In 2022, Sjodahl and colleagues applied molecular subtype classification to 149 BC patients undergoing neoadjuvant or induction chemotherapy [16]. Subtypes included “urothelial” (UroA, UroB, UroC), “genomically unstable” (GU), “basal/squamous” (Bs/Sq), “mesenchymal-like” (Mes-like), and “small cell/neuroendocrine-like” (Sc/NEU). Neoadjuvant-treated patients with GU and Uro subtypes exhibited higher complete response rates (52% GU, 31% Uro) than Bs/Sq subtype (21%). Radical surgery alone did not show significant subtype associations with pathological response or prognosis.
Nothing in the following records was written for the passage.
`flow/design.v`:
```
`timescale 1ns / 1ps
module data_memory(
    input clk,
    input signed [1:0] wrdata,
    input [8:0] wraddr,
	input [8:0] rdaddr,
    input we,
    input rd,
    output signed [1:0] rddata
    );
    reg signed [1:0] mem [0:255];
    always @(posedge clk)
    begin
        if (we)
           mem[wraddr] <= wrdata;
    end
    assign rddata = (rd)?mem[rdaddr]:2'b00;
endmodule
```
`flow/run.sh`:
```
#!/bin/bash
# OpenROAD 26Q1-2900-gdf79404cd8, Yosys 0.63+post, stock flow scripts
make -C /OpenROAD-flow-scripts/flow DESIGN_CONFIG=/design/flow/config.mk WORK_HOME=/design/flow/orfs finish
```
`flow/config.mk`:
```
export PLATFORM = sky130hd
export DESIGN_NAME = data_memory
export DESIGN_NICKNAME = data_memory
export VERILOG_FILES = /design/flow/design.v
export SDC_FILE = /design/flow/constraint.sdc
export NUM_CORES = 4
export LEC_CHECK = 1
export CORE_UTILIZATION = 30
```
`flow/constraint.sdc`:
```
current_design data_memory

set clk_period 6.5
set clk_io_pct 0.2

create_clock -name clk0 -period $clk_period [get_ports {clk}]

set non_clock_inputs [all_inputs -no_clocks]
set_input_delay [expr $clk_period * $clk_io_pct] -clock clk0 $non_clock_inputs
set_output_delay [expr $clk_period * $clk_io_pct] -clock clk0 [all_outputs]
```
==> run summary <==
Flow results follow.

The final weighted congestion recorded by global placement is 0.905. The number of pins with negative max-slew slack in the final report is 0. The post-detailed-routing wire length is 50800 microns. For the final routed database, the setup TNS stands at 0 ns. For this run, the register share of the synthesized area comes to 71.7%. The number of endpoints with negative hold slack in the final report is 0. The first-pass GRT wire length is 77100 microns. For this run, the number of Yosys warnings is 1.

In this run, synthesis inferred 512 flip-flops with an integrated enable. The clock sink count is 512. The number of max-capacitance violations reported is 0. OpenROAD emitted warnings numbering 27. The static leakage is 0.00751 uW. The global routing usage summed across all routing layers is 15.0%. The total vias in the final route is 11703. Input and output buffers added on the ports amount to 22. The total clock buffers created by CTS is 53. The vertical die dimension reported for this design is ~270 microns. The highest clock rate this design can be run at is 0.165 GHz. In the synthesis report, Yosys lists the chip area as ~21000 sq um. The count of hold-fix buffers inserted at cts is 0. The class of the tightest hold or removal check is primary input to flip-flop. The number of H-tree branching levels is 2. The detailed placer's ending HPWL is 32000 microns. The register ranked first by flip-flop count is mem. STA classifies the critical path startpoint as a primary input. From left edge to right edge, the die measures 269 microns. The data arrival at the endpoint of the critical path is 4.75 ns. In the log, the iteration count for the first detailed-route pass is 7. The instance tally after logic synthesis is around 1300. The number of global-route vias before repair is 12575. For this design the ratio of total power to cell area is 286 nW/um^2. The slew at the pin closest to its max-slew limit is roughly 0.82 ns. Per the detail_route report, routed wire per instance is 21.9 microns.

The largest fanout of any net on the critical path is 17. The flow measured a signed area growth from synthesis to layout of 14.1%. The registers reported with the highest flop counts are mem (512).

In this run the count of I/O pins placed on the die edge is 25. The initial antenna violation count is 0. The register bit count reported by yosys is about 500. Across the VDD grid, the largest voltage drop is 0.221 mV. The total inserted antenna cells is 0.

The initial detailed-routing violation count is 732. The cell at the root of the clock tree is sky130_fd_sc_hd__clkbuf_16. The proportion of synthesized flip-flops having asynchronous set or reset is 0%. Setup repair after global routing left no endpoint under its margin. The core outline area is ~70000 sq um.

The placed instances occupy a cell area of 22700 sq um. The number of design rule violations left after detail routing is 0. The largest buffer count on any clock path is 3. The floorplan step defined a die boundary enclosing 72500 sq um. Per the slew report, the remaining headroom to the max-slew limit stands at a little under half. Per the post-route antenna check, the number of violating nets is 0. The synthesized netlist occupies a cell area of between 20000 and 25000 sq um. The tally of non-filler cells in the final layout is ~2300. After routing the design area is ~24000 sq um. The pin count of the biggest net entering global routing is 75. The number of cells reported by Yosys stat comes to 1310.

The endpoint kind of the worst setup timing path is a primary output. The run finished with clean final reports. The clock period could shrink to 6.05 ns. The starting utilization of the core area is 30.5%. The CTS clock-pin slew for the worst setup and hold paths is 0.06 ns. The share of cells above drive strength 1 is between 15 and 20%. The number of placed instances, taps included, is 2227. OpenROAD reports that the post-layout worst path occupies 93.1% of the period. The post-route worst hold slack is 1.18 ns. The aggregate global routing overflow is 0. The final timing report counts setup violations totalling 0.

The gate-level netlist out of Yosys references 57 unique cell types. The type of the worst setup path is primary input to primary output. The TritonCTS clock tree is done.

The data required time at the worst endpoint is 5.20 ns. Row generation in the floorplan step produced 97 rows. The register with the most flip-flops in the layout has 512 of them. The main flop type is sky130_fd_sc_hd__edfxtp_1. The via density per instance is 5.04. The buffer count from post-CTS setup fixing is 0. The average cell area after synthesis is 16.4 sq um.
Comparison with prior studies indicated similarities in subtype distribution and identified genes like SPP1, HOXD10, and PARP6 with lower expression in complete responders, emphasizing potential response-associated molecular markers.16

In conclusion, various immunohistochemistry and molecular biomarkers have been explored to predict neoadjuvant treatment response in bladder cancer, but no validated markers exist for routine clinical use. Recent efforts have focused on identifying biomarkers for MIBC to guide therapies and improve prognosis. Furthermore, molecular sequencing can aid in identifying non-responders to NAC, preventing ineffective treatments and unnecessary side effects.
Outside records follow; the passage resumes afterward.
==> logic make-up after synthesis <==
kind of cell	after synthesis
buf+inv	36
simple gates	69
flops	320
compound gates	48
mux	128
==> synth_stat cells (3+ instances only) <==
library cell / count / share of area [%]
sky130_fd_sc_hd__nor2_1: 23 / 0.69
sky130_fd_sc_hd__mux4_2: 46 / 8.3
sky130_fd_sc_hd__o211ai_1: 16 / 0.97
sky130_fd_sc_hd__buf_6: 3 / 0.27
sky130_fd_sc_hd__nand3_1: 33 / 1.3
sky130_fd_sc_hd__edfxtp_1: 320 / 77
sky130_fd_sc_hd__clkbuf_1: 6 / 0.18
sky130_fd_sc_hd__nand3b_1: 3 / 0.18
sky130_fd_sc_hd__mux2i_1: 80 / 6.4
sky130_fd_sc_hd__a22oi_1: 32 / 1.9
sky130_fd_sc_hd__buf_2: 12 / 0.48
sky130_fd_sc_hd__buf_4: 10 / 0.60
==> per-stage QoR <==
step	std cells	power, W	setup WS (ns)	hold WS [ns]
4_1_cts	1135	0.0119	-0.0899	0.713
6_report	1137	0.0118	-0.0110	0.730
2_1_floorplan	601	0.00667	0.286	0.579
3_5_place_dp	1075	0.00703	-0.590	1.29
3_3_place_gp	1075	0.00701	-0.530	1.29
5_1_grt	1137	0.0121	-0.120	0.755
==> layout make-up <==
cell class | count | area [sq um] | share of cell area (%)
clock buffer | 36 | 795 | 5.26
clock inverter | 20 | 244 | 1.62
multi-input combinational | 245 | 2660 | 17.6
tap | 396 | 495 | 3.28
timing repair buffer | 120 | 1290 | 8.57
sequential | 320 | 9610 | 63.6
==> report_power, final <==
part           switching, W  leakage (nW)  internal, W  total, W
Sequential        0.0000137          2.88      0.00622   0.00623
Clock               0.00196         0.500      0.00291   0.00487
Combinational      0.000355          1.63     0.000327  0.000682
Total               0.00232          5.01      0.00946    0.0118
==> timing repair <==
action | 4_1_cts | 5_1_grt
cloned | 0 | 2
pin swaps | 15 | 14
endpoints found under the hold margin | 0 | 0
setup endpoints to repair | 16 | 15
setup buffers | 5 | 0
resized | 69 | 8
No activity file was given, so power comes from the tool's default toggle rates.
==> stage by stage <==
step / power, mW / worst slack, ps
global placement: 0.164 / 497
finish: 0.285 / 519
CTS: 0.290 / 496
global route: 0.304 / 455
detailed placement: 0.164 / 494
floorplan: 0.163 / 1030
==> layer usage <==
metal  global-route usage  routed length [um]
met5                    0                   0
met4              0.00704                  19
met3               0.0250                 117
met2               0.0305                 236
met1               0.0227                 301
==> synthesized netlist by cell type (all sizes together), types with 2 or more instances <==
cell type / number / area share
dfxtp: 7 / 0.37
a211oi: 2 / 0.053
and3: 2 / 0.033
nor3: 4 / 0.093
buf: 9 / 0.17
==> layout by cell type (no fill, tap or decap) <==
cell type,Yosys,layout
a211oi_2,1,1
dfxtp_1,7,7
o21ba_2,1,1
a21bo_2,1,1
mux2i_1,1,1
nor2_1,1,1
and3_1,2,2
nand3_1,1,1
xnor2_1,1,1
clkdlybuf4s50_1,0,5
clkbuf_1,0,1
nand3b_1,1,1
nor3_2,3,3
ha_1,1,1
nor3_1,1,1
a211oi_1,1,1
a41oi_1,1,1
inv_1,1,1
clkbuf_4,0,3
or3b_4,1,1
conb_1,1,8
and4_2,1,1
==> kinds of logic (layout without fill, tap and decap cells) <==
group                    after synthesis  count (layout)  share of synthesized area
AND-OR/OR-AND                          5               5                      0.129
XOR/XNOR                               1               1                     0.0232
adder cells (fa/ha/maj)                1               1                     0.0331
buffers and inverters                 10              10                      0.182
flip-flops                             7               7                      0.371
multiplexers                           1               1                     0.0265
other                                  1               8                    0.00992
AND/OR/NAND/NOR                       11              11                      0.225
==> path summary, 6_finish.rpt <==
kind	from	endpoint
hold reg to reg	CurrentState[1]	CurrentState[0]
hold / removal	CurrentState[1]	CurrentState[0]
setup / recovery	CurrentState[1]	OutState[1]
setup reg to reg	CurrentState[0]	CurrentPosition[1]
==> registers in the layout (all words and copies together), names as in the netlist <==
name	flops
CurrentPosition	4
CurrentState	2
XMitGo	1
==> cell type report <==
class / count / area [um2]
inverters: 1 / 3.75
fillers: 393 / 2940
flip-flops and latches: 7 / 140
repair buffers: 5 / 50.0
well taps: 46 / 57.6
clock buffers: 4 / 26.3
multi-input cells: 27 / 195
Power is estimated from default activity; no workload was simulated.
**flow/run.sh**
```bash
#!/bin/bash
# OpenROAD 26Q1-2900-gdf79404cd8, Yosys 0.63+post, stock flow scripts
make -C /OpenROAD-flow-scripts/flow DESIGN_CONFIG=/design/flow/config.mk WORK_HOME=/design/flow/orfs finish
```
**flow/config.mk**
```make
export PLATFORM = sky130hd
export DESIGN_NAME = PULSE_GEN
export DESIGN_NICKNAME = PULSE_GEN
export VERILOG_FILES = /design/flow/design.v
export SDC_FILE = /design/flow/constraint.sdc
export NUM_CORES = 4
export LEC_CHECK = 1
export CORE_AREA = 10 10 82 82
export DIE_AREA = 0 0 92 92
```
**flow/constraint.sdc**
```tcl
current_design PULSE_GEN

set clk_period 2.8
set clk_io_pct 0.2

create_clock -name clk0 -period $clk_period [get_ports {CLK}]

set non_clock_inputs [all_inputs -no_clocks]
set_input_delay [expr $clk_period * $clk_io_pct] -clock clk0 $non_clock_inputs
set_output_delay [expr $clk_period * $clk_io_pct] -clock clk0 [all_outputs]
```
**flow/design.v**
```verilog
module PULSE_GEN (nRST, CLK, PULSEo);
    input nRST, CLK;
    output reg PULSEo;
    reg [4:0] cnt;  
    reg [4:0] target;
    reg [2:0] target_count;
    always @ ( negedge nRST, posedge CLK ) begin
        if(!nRST) begin
            cnt <= 1;
            PULSEo <= 0;
            target_count <= 0;
            target <= 7;
        end
        else begin
            if (cnt == target-1)begin
                cnt <= cnt +1;
                PULSEo <= 1;
                target_count <= (target_count != 7)? (target_count+1):(0);
            end
            else if(cnt == target) begin
                cnt <= 1;
                PULSEo <= 0;
                case (target_count)
                    3'b001: target <= 1;
                    3'b010: target <= 9;
                    3'b011: target <= 6;
                    3'b100: target <= 10;
                    3'b101: target <= 11;
                    3'b110: target <= 20;
                    3'b111: target <= 8;
                    default: target <= 7;
                endcase  
            end
            else cnt <= cnt + 1;
        end
    end
endmodule  
```
==> qor.yml <==
final_timing:
  fin_ws_ns: 0.694
  skew_ns: 0.000603
  period_used_pct: 75.2
  worst_pin_slew_ns: 0.621
  post-route-min-period_ns: 2.11
  final-setup-viol-count: 0
  rsz0062_at_grt: "false"
  hold_violations: 0
  max_freq_mhz: 475
  fin_tns_setup_ns: 0
  slew_viol_final: 0
  max_slew_margin_pct: 58.5
worst_setup_path:
  cp.arrival_ns: 2.24
  cp-start-kind: "flip-flop"
  cp_cell_sequence: "inv_1 -> ha_1 -> xor2_1 -> o211ai_2 -> nor4_4 -> mux2_4"
  crit_fanout: 4
  max_stage_delay_ns: 0.56
  crit_cells: 6
  ff2ff_path_depth: 6
  crit_buf_inv: 1
  worstPathRequired_ns: 2.93
  path_class: "reg -> reg"
  path_delay_family: "flip-flops"
  end_kind: "flip-flop"
  critPathSlowestCell: "dfstp_2"
clock_network:
  cts_buffers: 3
  hold_buffers: 0
  worstSkewPairLatency_ns: 0.24
  cts.clk_slew.worst_paths_ns: 0.06
  cts_setup_buffers: 0
  cts_tree: "built"
  cts_max_level: 1
  root_buffer: "clkbuf_8"
  cts_sinks: 14
  clock_path_buffers: 2
  cts_resized: 0
pwr:
  cellPowerDensity_nw_per_um2: 403
  p_switching_mw: 0.0756
  p_leak_nw: 0.427
  comb_power_share_pct: 1.2
  intPower_mw: 0.328
  peakVddDrop_mv: 0.143
  p_seq_share_pct: 50.2
  pwr-share-clk_pct: 48.6
  swShare_pct: 18.7
detailed_routing:
  via_count: 537
  vias_per_cell: 3.56
  drt_iter0_drc: 38
  n_antenna_cell: 0
  first_pass_iters: 4
  routedWlPerCell_um: 9.85
  wirelength_um: 1490
  antenna_left: 0
  drc: 0
run:
  drv_cap: 0
  tool_warnings: 28
synth:
  ys_seq_share_pct: 42.3
  syn_area_per_cell_sq_um: 11.2
  mappedNetlistArea_sq_um: 840
  ys_types: 25
  synth_cells: 75
  ys.flops: 14
  yosys-stat-cells: 75
  ys_chip_area_sq_um: 840
  yosys_warnings: 1
die:
  dieHeight_um: 92
  die_area_sq_um: 8460
  coreArea_sq_um: 5070
  rows: 26
  fp_util_pct: 16.5
  ios: 3
  die_w_um: 92
layout:
  nFillCells: 563
  layout-drive-gt1-share_pct: 21.0
  synthToLayoutAreaGrowth_pct: 19.4
placed_design:
  io_buffers: 2
  dp_hpwl_um: 1050
  gp_congestion: 0.803
  dp_slack_ns: 0.722
global_route:
  grt_pass1_wl_um: 2790
  grt_antenna_before_repair: 0
  gr-total-overflow: 0
  grt_usage_pct: 3.85
  grt_max_degree: 15
  grt_pass1_vias: 573
hold_path:
  hold_path.class: "reg -> reg"
  holdPathStages: 1
status:
  outcome: "finished clean"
Among the others, FGFR3 mutations, prominent in luminal papillary tumors, suggest the potential efficacy of FGFR inhibitors, benefiting a subset of advanced and metastatic cases.9,13,14

Immune checkpoint inhibitors (ICIs) like anti-PD1/PD-L1 are standard therapies for advanced cancers, but their role in early-stage tumors remains unclear. PD-L1 expression and TMB have been inconsistent predictors of ICI response; potential other biomarkers for predicting ICI response may include CD8+ lymphocytes and proinflammatory cytokines. As previously analyzed, subtypes with "hot" and immunogenic microenvironments, like basal/squamous and luminal-infiltrated, may benefit from ICI therapy alone or in combination with chemotherapy.14,15

DNA damage response and repair (DDR) gene alterations, observed in 23-54% of bladder cancer patients, suggest sensitivity to cisplatin-based therapies and immunotherapy. ERCC2 mutations, a subtype of DDR gene alteration, correlated with favourable responses to cisplatin-based NAC.14

Despite progress, UC remains challenging, necessitating further efforts to validate predictive biomarkers and apply molecular classifications in clinical practice, despite potential complexities and costs associated with whole transcriptome profiling for all patients.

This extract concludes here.